I had planned to do a roundup post, but Winds of Change has a better one than I could have done. So, instead, I'll do some original reporting.
Mark Steyn wrote a piece on Memorial Day:
Before the First World War, it was called Decoration Day -- a day for going to the cemetery and "strewing with flowers or otherwise decorating the graves of comrades who died in defense of their country during the late rebellion." Some decorated the resting places of fallen family members; others adopted for a day the graves of those who died too young to leave any descendants.We still do.
I wish we still did that.
Virginia is unique in the South in that it celebrates Confederate Memorial Day on 30 May (most places do it on 26 April), with the provision that celebrations "give place" to Memorial Day proper. It was therefore the case that I was able to see the two celebrations back to back, as they are held in the small town of Warrenton, which changed hands sixty-seven times during the Civil War.
This morning's celebrations were far larger, and began at 9:30 AM with a parade down main street. It involved the local school bands, JROTC rifle demonstration teams, majorettes, and Marines in their Dress Blues. The Memorial Day parade is smaller than other parades -- it occupied only half of the small main street, as compared to the Halloween parade, which occupies all of it. Nevertheless, quite a few families came out to have a walk in the May sun and see the parade.

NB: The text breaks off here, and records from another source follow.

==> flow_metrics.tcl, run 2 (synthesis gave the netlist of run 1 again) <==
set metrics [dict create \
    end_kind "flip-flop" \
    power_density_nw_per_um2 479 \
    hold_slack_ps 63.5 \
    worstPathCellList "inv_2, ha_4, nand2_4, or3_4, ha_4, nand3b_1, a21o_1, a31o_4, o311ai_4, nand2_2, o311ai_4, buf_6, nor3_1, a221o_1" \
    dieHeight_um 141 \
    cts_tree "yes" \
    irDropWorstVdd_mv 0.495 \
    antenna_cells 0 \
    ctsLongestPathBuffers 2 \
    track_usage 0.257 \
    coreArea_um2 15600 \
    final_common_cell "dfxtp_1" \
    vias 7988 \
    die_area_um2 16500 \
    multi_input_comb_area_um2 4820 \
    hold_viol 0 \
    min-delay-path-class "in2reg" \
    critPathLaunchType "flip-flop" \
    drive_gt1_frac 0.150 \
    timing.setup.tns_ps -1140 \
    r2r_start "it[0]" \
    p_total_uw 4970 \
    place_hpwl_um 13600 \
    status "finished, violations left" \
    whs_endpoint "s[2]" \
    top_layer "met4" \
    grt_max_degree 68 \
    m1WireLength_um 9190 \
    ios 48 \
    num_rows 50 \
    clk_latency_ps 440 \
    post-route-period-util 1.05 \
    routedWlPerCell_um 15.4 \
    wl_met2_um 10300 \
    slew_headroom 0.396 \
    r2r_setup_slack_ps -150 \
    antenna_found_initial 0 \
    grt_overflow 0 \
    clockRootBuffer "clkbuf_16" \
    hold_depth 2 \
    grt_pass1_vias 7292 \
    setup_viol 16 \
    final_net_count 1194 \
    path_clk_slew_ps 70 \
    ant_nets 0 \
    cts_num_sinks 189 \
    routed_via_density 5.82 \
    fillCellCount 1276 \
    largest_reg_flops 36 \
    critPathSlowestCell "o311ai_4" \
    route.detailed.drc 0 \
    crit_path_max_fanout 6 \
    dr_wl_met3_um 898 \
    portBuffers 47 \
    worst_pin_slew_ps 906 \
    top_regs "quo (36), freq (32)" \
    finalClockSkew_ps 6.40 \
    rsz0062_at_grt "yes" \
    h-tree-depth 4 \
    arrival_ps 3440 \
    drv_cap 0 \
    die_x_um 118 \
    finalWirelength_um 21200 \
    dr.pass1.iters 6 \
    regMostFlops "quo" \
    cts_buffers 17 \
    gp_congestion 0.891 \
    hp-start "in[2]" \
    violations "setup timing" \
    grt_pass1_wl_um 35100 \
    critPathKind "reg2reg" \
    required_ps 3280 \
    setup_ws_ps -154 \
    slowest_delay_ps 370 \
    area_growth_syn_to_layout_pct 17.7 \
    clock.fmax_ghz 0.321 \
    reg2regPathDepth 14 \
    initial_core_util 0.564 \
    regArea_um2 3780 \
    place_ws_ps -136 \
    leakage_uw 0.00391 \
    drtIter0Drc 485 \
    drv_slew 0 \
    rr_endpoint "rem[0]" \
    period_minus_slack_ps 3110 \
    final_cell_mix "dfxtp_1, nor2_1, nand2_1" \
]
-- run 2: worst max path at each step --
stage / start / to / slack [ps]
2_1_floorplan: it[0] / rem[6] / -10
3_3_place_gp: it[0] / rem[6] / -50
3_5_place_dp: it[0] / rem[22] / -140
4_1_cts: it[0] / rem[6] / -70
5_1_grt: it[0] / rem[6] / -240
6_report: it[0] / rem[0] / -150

It was an old fashioned parade, in that spectators did not simply watch, but followed along (the Halloween parade is also of this sort). The destination was the cemetery, which includes many graves from the Civil War, and indeed from the Colonial period forward. The speechmaking was rather short, with the three volleys of the 21 gun salute following within twenty minutes of the start of the parade. Perhaps two hundred people came out to attend, not counting the bands in the parade or the Marines in the color guard.
Confederate Memorial Day celebrations were held the day previous. These were smaller, with the ceremony having perhaps a hundred people in total.
The ceremonies were also rather longer, with speech following on speech, including a long history lesson about one of the Civil War officers native to the town. There were two prayers -- an invocation and a benediction, the first of which I wish I had a copy to quote to you. It was an unusually fine example of the art. Though it was the Civil War they had come to remember, the prayers were of national unity and the brotherhood of Americans. The poem read afterward likewise could have applied to the soldiers of either army. There were also several hymns, most notably "Amazing Grace."
The UDC came out with baskets of flowers, which were distributed among the crowd to decorate the graves. In particular, they wished to decorate the mass grave of Civil War soldiers who had died in the hospitals following First and Second Manassas, and whose markers had been used for firewood by the Union Army during the last, bitter winter of the war. But they have raised a fine granite marker over the mass grave now, and it was covered with flags and flowers.
Then there was the 21 gun salute. There was no official color guard, but instead a group of civilian re-enactors. Five of the seven "guns" were muskets, but the last two were Civil War artillery pieces. The third time they set them off, a squirrel in the tree behind me -- having had as much as his little heart could stand of the shock and the smoke -- lept straight out of the tree and hit the ground running, twenty feet below.
Poor creature, he didn't understand. The cannons and longarms had not come to shed blood, but to honor it.
I put my hat back on my head, and went home to start the cooking fire. Happy Memorial Day.